クリームオアクリーム
※2017/12/5 赤葦B.D.
今日が特別な日という認識は自分の中にはない。
子供の頃はケーキやプレゼントが用意されていて、優しい両親には感謝していた。
でもだからといって特別かと言われれば、クリスマスなんかと変わらなくて行事のうちの一つ。そんな感じだった。
それが変わったのは、彼女と付き合い始めてから。うん、その自覚はある。
彼女を好きになったのはもっともっと前の話で、自覚どころか、心からガッサリ奪われて、今も返って来ないのだから、困っている。
「ただいまー」
「おかえりなさい」
間延びした声は疲れの色を感じ、心配になる。年末もすぐそこまで迫っていて仕事が忙しないのだと、毎日くたくたになって帰ってくる彼女。

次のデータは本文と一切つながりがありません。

## src/rtl/region_check_pkg.sv

```systemverilog
// What this block does
// - Region attribute bits decide each access
// - Missing permission signals a permission fault
// - Permission 000 denies and faults everything
// - Permission 001 privileged only, unprivileged faults
// - Permission 010 faults unprivileged writes only
// - Permission 011 full access; 100 reserved
// - Permission 101 privileged reads only
// - Permission 110/111 read only for all
// - Type 000/010 low codes decode ordered/device
// - Shareable bit ignored for ordered/device/reserved
// - Type 000 cacheable is write-through normal
// - Type 001 write-back, non-cacheable or reserved
// - Type 1BB cached normal, outer/inner policy
// - Policy codes: nc, wb-alloc, wt, wb
// - Type 010 other codes are reserved
// - Cache attributes decoded, no behaviour change
// - Violation raises memory management fault
// - Fault cause recorded in status register
// - Highest-numbered matching region wins
// - Disabled subregion falls through or faults
package region_check_pkg;

  localparam int NUM_REGIONS = 8;
  localparam int REGION_IDX_W = 3;
  localparam int ADDR_W = 32;
  localparam int SIZE_W = 5;
  localparam int SRD_W = 8;

  // ************************************************************
  // Access permission codes
  // ************************************************************
  localparam logic [2:0] AP_NONE = 3'h0;
  localparam logic [2:0] AP_PRIV_RW = 3'h1;
  localparam logic [2:0] AP_USER_RO = 3'h2;
  localparam logic [2:0] AP_FULL = 3'h3;
  localparam logic [2:0] AP_RSVD = 3'h4;
  localparam logic [2:0] AP_PRIV_RO = 3'h5;
  localparam logic [2:0] AP_RO_A = 3'h6;
  localparam logic [2:0] AP_RO_B = 3'h7;

  // ************************************************************
  // Memory type and policy codes
  // ************************************************************
  localparam logic [1:0] MT_ORDERED = 2'h0;
  localparam logic [1:0] MT_DEVICE = 2'h1;
  localparam logic [1:0] MT_NORMAL = 2'h2;
  localparam logic [1:0] MT_RSVD = 2'h3;

  localparam logic [1:0] POL_NC = 2'h0;
  localparam logic [1:0] POL_WB_ALLOC = 2'h1;
  localparam logic [1:0] POL_WT = 2'h2;
  localparam logic [1:0] POL_WB = 2'h3;

  localparam logic [2:0] TEX_ZERO = 3'h0;
  localparam logic [2:0] TEX_ONE = 3'h1;
  localparam logic [2:0] TEX_TWO = 3'h2;

  // ************************************************************
  // Fault status, fault address and control registers
  // ************************************************************
  localparam logic [3:0] ADDR_FSTAT = 4'h0;
  localparam logic [3:0] ADDR_FADDR = 4'h1;
  localparam logic [3:0] ADDR_CTRL = 4'h2;
  localparam int FS_IACC = 0;
  localparam int FS_DACC = 1;
  localparam int FS_NOREG = 2;
  localparam int FS_XN = 3;
  localparam int FS_VALID = 7;
  localparam logic [7:0] FSTAT_RESET = 8'h00;
  localparam logic [31:0] FADDR_RESET = 32'h0000_0000;
  localparam logic CTRL_RESET = 1'b0;

endpackage

```

## src/rtl/region_attr_decode.sv

```systemverilog
`timescale 1ns/1ns
module region_attr_decode (
  // Attribute fields
  input  wire logic [2:0] type_extension_field_in,
  input  wire logic       shareable_in,
  input  wire logic       cacheable_in,
  input  wire logic       bufferable_in,
  // Decoded attributes
  output logic [1:0]      mem_type_out,
  output logic            shared_out,
  output logic [1:0]      outer_pol_out,
  output logic [1:0]      inner_pol_out
);

  always_comb begin
    mem_type_out = region_check_pkg::MT_RSVD;
    shared_out = 1'b0;
    outer_pol_out = region_check_pkg::POL_NC;
    inner_pol_out = region_check_pkg::POL_NC;
    if (type_extension_field_in[2]) begin
      mem_type_out = region_check_pkg::MT_NORMAL;
      shared_out = shareable_in;
      outer_pol_out = type_extension_field_in[1:0];
      inner_pol_out = {cacheable_in, bufferable_in};
    end else begin
      case (type_extension_field_in)
        region_check_pkg::TEX_ZERO: begin
          if (!cacheable_in) begin
            // Shareable bit ignored here
            mem_type_out = bufferable_in ? region_check_pkg::MT_DEVICE
                                         : region_check_pkg::MT_ORDERED;
            shared_out = 1'b1;
          end else begin
            mem_type_out = region_check_pkg::MT_NORMAL;
            shared_out = shareable_in;
            outer_pol_out = region_check_pkg::POL_WT;
            inner_pol_out = region_check_pkg::POL_WT;
          end
        end
        region_check_pkg::TEX_ONE: begin
          if (cacheable_in == bufferable_in) begin
            mem_type_out = region_check_pkg::MT_NORMAL;
            shared_out = shareable_in;
            outer_pol_out = cacheable_in ? region_check_pkg::POL_WB_ALLOC
                                         : region_check_pkg::POL_NC;
            inner_pol_out = outer_pol_out;
          end
        end
        region_check_pkg::TEX_TWO: begin
          if (!cacheable_in && !bufferable_in) begin
            mem_type_out = region_check_pkg::MT_DEVICE;
          end
          // Remaining codes stay reserved
        end
        default: begin
          mem_type_out = region_check_pkg::MT_RSVD;
        end
      endcase
    end
  end

endmodule

```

もう一度おかえりと言ってその背中にぎゅうと抱きつき、大好きな甘い香りを纏う。
「京治くーん!ただいまっ!お誕生日おめでとう!」
俺の腕の中でくるりと向きを変え、抱きつき返される。可愛くって愛しくって、自分でもおかしいと思うほどに口元が緩む。
「ありがとう、なまえさん」
「大切なお誕生日に帰りが遅くなってごめんね。ケーキ買って来たから食べよ!」
それよりご飯とお風呂済ませてください、と言えば文句を垂れながらも素直に従ってくれる。
お風呂と食事を済ませ、食器洗いはなまえさんの担当。俺はいつも彼女の帰りを待ちわびながら料理を作る。彼女は食器洗いだけじゃなく、休日は洗濯やお風呂掃除や時にはご飯だって時には用意してくれている。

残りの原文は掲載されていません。